▶ _WORKING DATA_:
Background: an optimization exercise with open tools, aiming at small area. Do not read the settings as production practice.
In this exercise RTL edits were held to simulation tests only and were not proved equivalent to the original.

==> flow/design.v (outline; a module is shown in full before it is edited, if it fits) <==
// module Delay_Line: 34 lines
// module UpDown_Counter: 26 lines
// module Thread_Number: 33 lines
// module RAM_SDP: 46 lines
// module RAM_SDP_Multithreaded: 72 lines
// module Address_Range_Decoder_Static: 26 lines
// module Address_Range_Translator: 35 lines
// module Memory_Mapper: 56 lines
// module Multiplier_Generic: 2568 lines
// module Add_Full: 11 lines
// module Add_Half: 10 lines
// module Add_Full_One: 10 lines
// module Multiplier_Pipeline: 61 lines
module Multiplier_Pipeline
#(
    parameter WORD_WIDTH                    = 36,
    parameter CONFIG_ADDR                   = 4000,
    parameter CONFIG_ADDR_WIDTH             = 12,
    parameter THREAD_COUNT                  = 8,
    parameter RAMSTYLE                      = "MLAB"
)
(
    input   wire                            clock,
    input   wire    [CONFIG_ADDR_WIDTH-1:0] config_addr,
    input   wire                            config_signed,  
    input   wire                            config_enable,
    input   wire    [WORD_WIDTH-1:0]        A,
    input   wire                            A_wren,
    input   wire    [WORD_WIDTH-1:0]        B,
    input   wire                            B_wren,
    output  wire    [WORD_WIDTH-1:0]        R_low,
    output  wire    [WORD_WIDTH-1:0]        R_high
);
  // ...
==> flow/flow/run.sh <==
#!/bin/bash
# The standard layout (standard.sh: standard synthesis and ORFS steps) with
# two changes:
#  - after synthesis, combinational cells that ABC mapped to a stronger drive
#    are set back to the weakest drive of the same function (downsize.tcl);
#    ORFS's placement and timing repair upsize what needs it;
#  - the smallest buffer (buf_1) on every input and output port instead of the
#    one buffer_ports picks by default (BUFFER_PORTS_ARGS, read by ORFS's
#    global placement step).
# Each tool's output goes to a log file here: synth.log, downsize.log,
# standard.log; ORFS's per-step logs stay under orfs/logs/.
set -euo pipefail
export BUFFER_PORTS_ARGS="-buffer_cell sky130_fd_sc_hd__buf_1"
bash standard.sh synth > synth.log 2>&1
RESULTS=$PWD/orfs/results/$FLOW_PLATFORM/Multiplier_Pipeline/base openroad -no_init -exit flow/downsize.tcl > downsize.log 2>&1
touch orfs/results/$FLOW_PLATFORM/Multiplier_Pipeline/base/1_synth.sdc
bash standard.sh > standard.log 2>&1
==> flow/flow/downsize.tcl <==
# Set every combinational cell that synthesis mapped to a stronger drive back to
# the weakest drive of the same function. Placement and timing repair later
# upsize whatever needs it. Registers, buffers and inverters are left alone.
read_liberty $::env(FLOW_HOME)/platforms/sky130hd/lib/sky130_fd_sc_hd__tt_025C_1v80.lib
set odb $::env(RESULTS)/1_synth.odb
read_db $odb
set n 0
foreach inst [[ord::get_db_block] getInsts] {
  set master [[$inst getMaster] getName]
  if {![regexp {^sky130_fd_sc_hd__([a-z0-9]+)_([0-9]+)$} $master -> fn drive]} { continue }
  if {$drive <= 1} { continue }
  if {[regexp {^(df|edf|sdf|dl|buf|clkbuf|inv|clkinv|bufinv|conb|tap|fill|decap|diode|clkdly|dlygate|dlymetal)} $fn]} { continue }
  foreach d {1 0} {
    set small "sky130_fd_sc_hd__${fn}_$d"
    if {[[ord::get_db] findMaster $small] ne "NULL"} {
      $inst swapMaster [[ord::get_db] findMaster $small]
      incr n
      break
    }
  }
}
puts "downsized $n instances"
write_db $odb
==> flow/standard.sh <==
#!/bin/bash
# synth_recipe.tcl (not shown) runs the flow's synth.tcl, then flattens the netlist and writes it again
# the make line also repeats each setting of config.mk as NAME=value (left out here)
make -C /OpenROAD-flow-scripts/flow DESIGN_CONFIG=/design/flow/config.mk WORK_HOME=/design/flow/orfs CLKGATE_MAP_FILE= SYNTH_SCRIPT=/design/flow/synth_recipe.tcl "${@:-finish}"
==> flow/config.mk <==
export PLATFORM = sky130hd
export DESIGN_NAME = Multiplier_Pipeline
export DESIGN_NICKNAME = Multiplier_Pipeline
export VERILOG_FILES = /design/flow/design.v
export SDC_FILE = /design/flow/constraint.sdc
export NUM_CORES = 4
export LEC_CHECK = 0
export ABC_AREA = 1
export CAP_MARGIN = 20
export CORE_MARGIN = 2
export CORE_UTILIZATION = 70
export CTS_BUF_LIST = sky130_fd_sc_hd__clkbuf_16
export CTS_CLUSTER_DIAMETER = 80
export CTS_CLUSTER_SIZE = 36
export SLEW_MARGIN = 20
export SYNTH_HIERARCHICAL = 1
==> flow/constraint.sdc <==
create_clock -name core_clock -period 8.5 [get_ports {clock}]
set_input_delay 1.7000 -clock core_clock [delete_from_list [all_inputs] [get_ports {clock}]]
set_output_delay 1.7000 -clock core_clock [all_outputs]
set_load 0.01 [all_outputs]
==> out/metrics.yaml, run 1 <==
dr.pass1.iters: 21
dp_slack_ns: 1.00
arrival_ns: 8.43
hpwl_um: 82800
grt_pass1_wl_um: 185000
grt_max_degree: 40
dieArea_mm2: 0.0618
cpLargestDelayFamily: "adder cells"
inv_count: 167
worstSetupEndpoint: "R_high_reg[35]"
postRouteWirelength_um: 120000
r2r_cells: 26
period_minus_slack_ns: 7.85
dr_total_vias: 30100
syn_inst: 3731
clkTransAtPathRegs_ns: 0.12
sh_seq_area: 0.302
path_depth: 26
drv_slew: 0
fill_cells: 4162
timing.rr.start: "ring_A[7][35]"
status: "timing/DRC/antenna clean"
buf_share: 0.0317
largest_cell_class: "multi-input combinational cells"
cpMostUsedCell: "nand2_1"
synth_top_family_by_area: "adder cells"
postCtsSetupRepairBufs: 0
grtUsageTotal: 0.392
max-slew-margin-rel: 0.156
==> run 2, diff against run 1 <==
--- a/flow/config.mk
+++ b/flow/config.mk
@@ -8,9 +8,10 @@
 export ABC_AREA = 1
 export CAP_MARGIN = 20
 export CORE_MARGIN = 2
-export CORE_UTILIZATION = 70
+export CORE_UTILIZATION = 60
 export CTS_BUF_LIST = sky130_fd_sc_hd__clkbuf_16
-export CTS_CLUSTER_DIAMETER = 80
-export CTS_CLUSTER_SIZE = 36
+export CTS_CLUSTER_DIAMETER = 100
+export CTS_CLUSTER_SIZE = 30
+export GPL_TIMING_DRIVEN = 0
 export SLEW_MARGIN = 20
 export SYNTH_HIERARCHICAL = 1
==> run 2 against run 1 <==
Flip-flop and latch count unchanged. Maximum frequency down 3.4%. Register-to-register slack worse by 0.27 ns. Still clean on timing, DRC and antenna. Highest routed layer unchanged. Sequential share of layout area shrank 0.66 points. Hold slack worse by 0.0078 ns. Cell count rose by 9.0%. Clock skew down 0.015 ns.
==> out/metrics.yaml, run 2 <==
ys_area_mm2: 0.0422  # unchanged
synth_enable_flop_cells: 0  # unchanged
synth_area_mm2: 0.0419  # unchanged
port_buffers: 158  # was 160
vias_per_cell: 6.33  # was 6.76
hpwl_um: 110000  # was 82,800 µm
clk_latency_ns: 0.65  # was 0.64 ns
async_flop_share: 0  # unchanged
synth_area_leaders: "dfxtp_1, fa_1, xor2_1"  # unchanged
postRouteWirelength_um: 140000  # was 120,000 µm
drive_above_1_share: 0.0533  # was 0.0570
status: "timing/DRC/antenna clean"  # unchanged
fp.dieH_um: 268  # was 249 µm
r2r_cells: 29  # was 26
antenna_found_initial: 3  # was 2
crit_buf_inv: 3  # was 2
synth_top_cells_by_count: "dfxtp_1, xor2_1, o22ai_1"  # unchanged
cpLargestDelayFamily: "adder cells"  # unchanged
cts_buffer_depth: 3  # unchanged
skew_ns: 0.0288  # was 0.0435 ns
critPathKind: "register to register"  # unchanged
yosysSeqAreaShare: 0.311  # unchanged
dieArea_mm2: 0.0719  # was 0.0618 mm²
cts_buffers: 27  # was 25
cts_tree: "yes"  # unchanged
reg2reg_slack_ns: 0.37  # was 0.65 ns
hold_viol_final: 0  # unchanged
grt_setup_unrepaired: "false"  # unchanged
crit_required_ns: 9.05  # was 9.08 ns
areaGrowthSynthToFinish_pct: 6.26  # was 4.10%
grt_pass1_vias: 32200  # was 31,400
ys_ff_latch: 656  # unchanged
core_area_mm2: 0.0688  # was 0.0591 mm²
slowest_stage: "o21ai_1"  # was dfxtp_1
die_w_um: 268  # was 249 µm
period_share: 0.956  # was 0.924
overflow: 0  # unchanged
crit_path_end_kind: "register"  # unchanged
grtUsageTotal: 0.393  # was 0.392
timing.rr.start: "ring_B[7][15]"  # was ring_A[7][35]
holdPathEnd: "ring_B[3][1]"  # was ring_B[2][23]
clkTransAtPathRegs_ns: 0.11  # was 0.12 ns
htree_levels: 1  # unchanged
num_rows: 96  # was 89
cpPeakStageDelay_ns: 0.88  # was 0.82 ns
worstSetupStartpointType: "register"  # unchanged
hold_path.class: "register to register"  # unchanged
syn_area_per_cell_um2: 11.2  # unchanged
syn_nets: 4555  # unchanged
start_util: 0.608  # was 0.708
syn_inst: 3731  # unchanged
synth_most_common_cell: "dfxtp_1"  # unchanged
arrival_ns: 8.68  # was 8.43 ns
grt_max_degree: 31  # was 40
clkSinkCount: 656  # unchanged
worst_pin_slew_ns: 1.25  # was 1.27 ns
dr.pass1.iters: 9  # was 21
cts_hold_buf: 0  # unchanged
setup_tns_ns: 0  # unchanged
dr_total_vias: 30800  # was 30,100
yosysTopAreaCell: "dfxtp_1"  # unchanged
io_pins: 161  # unchanged
cpMostUsedCell: "nand2_1"  # unchanged
grt_pass1_wl_um: 205000  # was 185,000 µm
final_common_cell: "dfxtp_1"  # was xor2_1
r2r_end: "R_high_reg[35]"  # unchanged
crit_fanout: 10  # was 30
wl_per_cell_um: 28.8  # was 27.0 µm
synth_warnings: 13  # unchanged
holdPathStages: 0  # unchanged
drt-initial-drc-count: 4060  # was 3,647
root_buffer: "clkbuf_16"  # unchanged
setup_violations: 0  # unchanged
drtAntennaViolNets: 0  # unchanged
nNetsFinal: 4743  # was 4,501
yosysUniqueCellTypes: 39  # unchanged
max-slew-margin-rel: 0.166  # was 0.156
route.detailed.drc: 0  # unchanged
hp-start: "ring_B[2][1]"  # was ring_B[1][23]
gp_congestion: 1.02  # was 0.953
drv_slew: 0  # unchanged
fmax_ghz: 0.123  # was 0.127 GHz
maxCapViolCount: 0  # unchanged
period_minus_slack_ns: 8.13  # was 7.85 ns
final_cell_mix: "dfxtp_1, xor2_1, o22ai_1"  # was xor2_1, o22ai_1, dfxtp_1
top_regs: "ring_A x288, ring_B x288"  # unchanged
ys.flop_type: "dfxtp_1"  # unchanged
yosysTopAreaCellShare: 0.311  # unchanged
run 2: modules after synthesis, one instance, submodules excluded, a selection:
module / times used / cells
Multiplier_Pipeline: 1 / 758
Add_Half: 88 / 1
Add_Full: 612 / 1
run 2: logic make-up (layout without fill, tap and decap cells):
logic type / Yosys count / count (layout) / share of synthesized area
mux: 72 / 72 / 0.0245
simple gates: 308 / 308 / 0.0311
other cells: 0 / 5 / 0
buf+inv: 511 / 703 / 0.0517
fa+ha+maj: 735 / 735 / 0.327
compound gates: 766 / 766 / 0.113
xor+xnor: 683 / 683 / 0.142
flops: 656 / 656 / 0.311
run 2: final cells by class:
| cell class | count | area [µm²] |
|---|---|---|
| multi-input combinational | 2564 | 26600 |
| fill | 5467 | 24300 |
| sequential | 656 | 13100 |
| buffer | 344 | 1560 |
| tap | 931 | 1160 |
| clock buffer | 27 | 676 |
| inverter | 167 | 627 |
| timing repair buffer | 159 | 608 |
| clock inverter | 6 | 93.8 |
| antenna | 5 | 12.5 |
run 2: worst max path at each step:
stage	cells after the start	from	to
2_1_floorplan	29	ring_B[7][1]	R_high_reg[35]
3_3_place_gp	28	ring_B[7][15]	R_high_reg[35]
3_5_place_dp	30	ring_B[7][7]	R_high_reg[35]
4_1_cts	30	ring_B[7][3]	R_high_reg[35]
5_1_grt	29	ring_B[7][15]	R_high_reg[35]
6_report	29	ring_B[7][15]	R_high_reg[35]
run 2: metal layers:
metal / up-vias / global-route usage / share of wire
met1: 15200 / 0.487 / 0.36
li1: 12900 / - / -
met4: 6 / 0.250 / 0.077
met2: 2122 / 0.612 / 0.45
met3: 589 / 0.107 / 0.11
met5: - / 0 / 0.00029
run 2: repair_timing:
action                     CTS  global route
gates resized for setup      0            10
buffers inserted             0             0
setup endpoints to repair    0            12
run 2: metrics by stage:
step	setup slack, ns	util	instances	instance area, µm²	hold WS [ns]
after floorplan	2.37	-	3731	41900	0.310
after global placement	0.185	0.634	4820	43600	0.310
after detailed placement	0.165	0.634	4821	43700	0.312
after CTS	0.125	0.646	4854	44400	0.322
after global routing	0.0349	0.646	4854	44500	0.334
final	0.373	0.647	4859	44500	0.317
==> run 3, diff against run 2 <==
--- a/flow/config.mk
+++ b/flow/config.mk
@@ -12,6 +12,5 @@
 export CTS_BUF_LIST = sky130_fd_sc_hd__clkbuf_16
 export CTS_CLUSTER_DIAMETER = 100
 export CTS_CLUSTER_SIZE = 30
-export GPL_TIMING_DRIVEN = 0
 export SLEW_MARGIN = 20
 export SYNTH_HIERARCHICAL = 1
==> run 3 against run 2 <==
Largest cell class unchanged. Highest routed layer unchanged. Clock skew increased by 0.0032 ns. Flip-flop and latch count unchanged. Routed wire length down 12%. Worst setup slack gained 0.50 ns. Core utilization decreased by 0.80 points.
==> out/metrics.yaml, run 3 <==
status: "timing/DRC/antenna clean"  # unchanged
cts_tree: "yes"  # unchanged
start_util: 0.608  # unchanged
max-slew-margin-rel: 0.256  # was 0.166
core_area_mm2: 0.0688  # unchanged
maxCapViolCount: 0  # unchanged
postCtsSetupRepairBufs: 0  # unchanged
dr_total_vias: 29700  # was 30,800
syn_inst: 3731  # unchanged
clkTransAtPathRegs_ns: 0.10  # was 0.11 ns
clk_latency_ns: 0.67  # was 0.65 ns
timing.rr.start: "ring_B[7][23]"  # was ring_B[7][15]
holdPathEnd: "ring_S[2]"  # was ring_B[3][1]
final_cell_mix: "xor2_1, o22ai_1, dfxtp_1"  # was dfxtp_1, xor2_1, o22ai_1
synth_top_cells_by_count: "dfxtp_1, xor2_1, o22ai_1"  # unchanged
postRouteWirelength_um: 123000  # was 140,000 µm
worstSetupStartpointType: "register"  # unchanged
areaGrowthSynthToFinish_pct: 4.95  # was 6.26%
ys.flop_type: "dfxtp_1"  # unchanged
synth_enable_flop_cells: 0  # unchanged
crit_required_ns: 9.08  # was 9.05 ns
synth_most_common_cell: "dfxtp_1"  # unchanged
gp_congestion: 0.954  # was 1.02
final_common_cell: "xor2_1"  # was dfxtp_1
io_pins: 161  # unchanged
clkSinkCount: 656  # unchanged
syn_nets: 4555  # unchanged
hp-start: "ring_S[1]"  # was ring_B[2][1]
reg2reg_slack_ns: 0.87  # was 0.37 ns
cpPeakStageDelay_ns: 0.76  # was 0.88 ns
worst_pin_slew_ns: 1.11  # was 1.25 ns
slowest_stage: "inv_1"  # was o21ai_1
grt_max_degree: 41  # was 31
cts_buffer_depth: 3  # unchanged
drtAntennaViolNets: 0  # unchanged
synth_warnings: 13  # unchanged
r2r_end: "R_high_reg[27]"  # was R_high_reg[35]
critPathKind: "register to register"  # unchanged
drive_above_1_share: 0.0600  # was 0.0533
fp.dieH_um: 268  # unchanged
grt_pass1_wl_um: 188000  # was 205,000 µm
grt_setup_unrepaired: "false"  # unchanged
hold_path.class: "register to register"  # unchanged
nNetsFinal: 4512  # was 4,743
hold_viol_final: 0  # unchanged
overflow: 0  # unchanged
synth_area_mm2: 0.0419  # unchanged
cts_buffers: 29  # was 27
r2r_cells: 29  # unchanged
vias_per_cell: 6.43  # was 6.33
synth_area_leaders: "dfxtp_1, fa_1, xor2_1"  # unchanged
route.detailed.drc: 0  # unchanged
antenna_found_initial: 2  # was 3
setup_tns_ns: 0  # unchanged
ys_ff_latch: 656  # unchanged
ys_area_mm2: 0.0422  # unchanged
crit_buf_inv: 4  # was 3
cts_hold_buf: 0  # unchanged
hpwl_um: 86200  # was 110,000 µm
dieArea_mm2: 0.0719  # unchanged
crit_path_end_kind: "register"  # unchanged
setup_violations: 0  # unchanged
holdPathStages: 0  # unchanged
dr.pass1.iters: 8  # was 9
skew_ns: 0.0320  # was 0.0288 ns
crit_fanout: 11  # was 10
port_buffers: 160  # was 158
yosysTopAreaCellShare: 0.311  # unchanged
yosysUniqueCellTypes: 39  # unchanged
wl_per_cell_um: 26.7  # was 28.8 µm
grtUsageTotal: 0.346  # was 0.393
period_share: 0.897  # was 0.956
die_w_um: 268  # unchanged
cpMostUsedCell: "nand2_1"  # unchanged
top_regs: "ring_A x288, ring_B x288"  # unchanged
cpLargestDelayFamily: "adder cells"  # unchanged
root_buffer: "clkbuf_16"  # unchanged
yosysSeqAreaShare: 0.311  # unchanged
antennaDiodeCount: 0  # was 5
drt-initial-drc-count: 3340  # was 4,060
period_minus_slack_ns: 7.63  # was 8.13 ns
grt_pass1_vias: 31100  # was 32,200
cts_resized: 0  # unchanged
arrival_ns: 8.21  # was 8.68 ns
fmax_ghz: 0.131  # was 0.123 GHz
async_flop_share: 0  # unchanged
num_rows: 96  # unchanged
syn_area_per_cell_um2: 11.2  # unchanged
htree_levels: 1  # unchanged
yosysTopAreaCell: "dfxtp_1"  # unchanged
drv_slew: 0  # unchanged
==> run 3: cell count changes in the layout (fill, tap and decap cells not counted), moves of 7 or more <==
| cell | before | now |
|---|---|---|
| dfxtp_2 | 0 | 18 |
| o21ai_1 | 7 | 0 |
| buf_2 | 114 | 2 |
| clkbuf_1 | 112 | 0 |
| dfxtp_1 | 656 | 638 |
| buf_1 | 260 | 158 |
| buf_4 | 2 | 108 |
==> run 3: worst max-delay path by stage <==
stage | from | depth (start not counted) | to | slack (ns)
6_report | ring_B[7][23] | 29 | R_high_reg[27] | 0.87
3_5_place_dp | ring_B[7][17] | 29 | R_high_reg[27] | 1.12
5_1_grt | ring_B[7][17] | 29 | R_high_reg[27] | 0.67
2_1_floorplan | ring_B[7][1] | 29 | R_high_reg[35] | 2.37
3_3_place_gp | ring_B[7][23] | 29 | R_high_reg[27] | 1.22
4_1_cts | ring_B[7][17] | 29 | R_high_reg[27] | 1.07
==> run 3: modules after synthesis (local to each module, per instance), excerpt <==
module	cell area (µm²)	times used	cells	flip-flops and latches
Add_Full	20.0	612	1	0
Add_Half	12.5	88	1	0
Multiplier_Pipeline	14400	1	758	656
==> run 3: per-stage QoR <==
| stage | instance area, µm² | worst slack, ns | instances | utilization | hold WS [ns] |
|---|---|---|---|---|---|
| floorplan | 41900 | 2.37 | 3731 | - | 0.310 |
| global placement | 43100 | 1.22 | 4588 | 0.625 | 0.310 |
| detailed placement | 43100 | 1.12 | 4588 | 0.626 | 0.312 |
| CTS | 43900 | 1.07 | 4628 | 0.638 | 0.321 |
| global route | 43900 | 0.670 | 4628 | 0.638 | 0.318 |
| finish | 43900 | 0.873 | 4628 | 0.638 | 0.319 |
==> run 3: per-layer routing <==
layer	track usage	up-vias	wire length [µm]
met5	0	-	29
met4	0.188	4	7830
met3	0.0752	511	12800
met2	0.548	1979	57100
met1	0.446	14900	45600
li1	-	12400	-
==> run 3: layout make-up <==
type	count	area, µm²
Clock inverter	11	161
Tap cell	931	1160
Sequential cell	656	13200
Clock buffer	29	726
Fill cell	5552	24900
Timing Repair Buffer	270	1450
Inverter	167	627
Multi-Input combinational cell	2564	26700
==> run 3: logic make-up (layout without fill, tap and decap cells) <==
group           Yosys count  count (layout)  synth area share
flops                   656             656             0.311
mux                      72              72            0.0245
simple gates            308             308            0.0311
xor+xnor                683             683             0.142
fa+ha+maj               735             735             0.327
buf+inv                 511             477            0.0517
compound gates          766             766             0.113
==> run 3: worst register-to-register path: cells and delay by family, from the launching register on <==
| family | cells | cell delay (ns) |
|---|---|---|
| adders and majority gates | 8 | 3.46 |
| and+or+nand+nor | 13 | 1.62 |
| buffers and inverters | 4 | 1.42 |
| DFF | 1 | 0.38 |
| xor gates and xnor gates | 2 | 0.35 |
| AOI/OAI and AO/OA | 2 | 0.32 |
==> run 4, diff against run 3 <==
--- a/flow/config.mk
+++ b/flow/config.mk
@@ -6,11 +6,11 @@
 export NUM_CORES = 4
 export LEC_CHECK = 0
 export ABC_AREA = 1
-export CAP_MARGIN = 20
+export CAP_MARGIN = 0
 export CORE_MARGIN = 2
 export CORE_UTILIZATION = 60
 export CTS_BUF_LIST = sky130_fd_sc_hd__clkbuf_16
 export CTS_CLUSTER_DIAMETER = 100
 export CTS_CLUSTER_SIZE = 30
-export SLEW_MARGIN = 20
+export SLEW_MARGIN = 0
 export SYNTH_HIERARCHICAL = 1
==> run 4 against run 3 <==
Still clean. Cell count unchanged. Routed wire length decreased by 0.23%. Count of clock-buffer cells in the layout unchanged. Clock skew increased by 0.034 ns. Synthesized cell count unchanged. Register-to-register slack improved by 0.07 ns. Die area unchanged. Global-route usage increased by 0.061 points. Sequential share of layout area about the same. Design area about the same. First-iteration DRC count increased by 6.9%. Largest cell class unchanged.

▶ _TASK TO CARRY OUT_:
Word for word, restate the lines above from the line containing "dp_slack_ns: 1.00" through the line containing "run 2, diff", with both included and nothing else.

▶ _THE ANSWER_:
dp_slack_ns: 1.00
arrival_ns: 8.43
hpwl_um: 82800
grt_pass1_wl_um: 185000
grt_max_degree: 40
dieArea_mm2: 0.0618
cpLargestDelayFamily: "adder cells"
inv_count: 167
worstSetupEndpoint: "R_high_reg[35]"
postRouteWirelength_um: 120000
r2r_cells: 26
period_minus_slack_ns: 7.85
dr_total_vias: 30100
syn_inst: 3731
clkTransAtPathRegs_ns: 0.12
sh_seq_area: 0.302
path_depth: 26
drv_slew: 0
fill_cells: 4162
timing.rr.start: "ring_A[7][35]"
status: "timing/DRC/antenna clean"
buf_share: 0.0317
largest_cell_class: "multi-input combinational cells"
cpMostUsedCell: "nand2_1"
synth_top_family_by_area: "adder cells"
postCtsSetupRepairBufs: 0
grtUsageTotal: 0.392
max-slew-margin-rel: 0.156
==> run 2, diff against run 1 <==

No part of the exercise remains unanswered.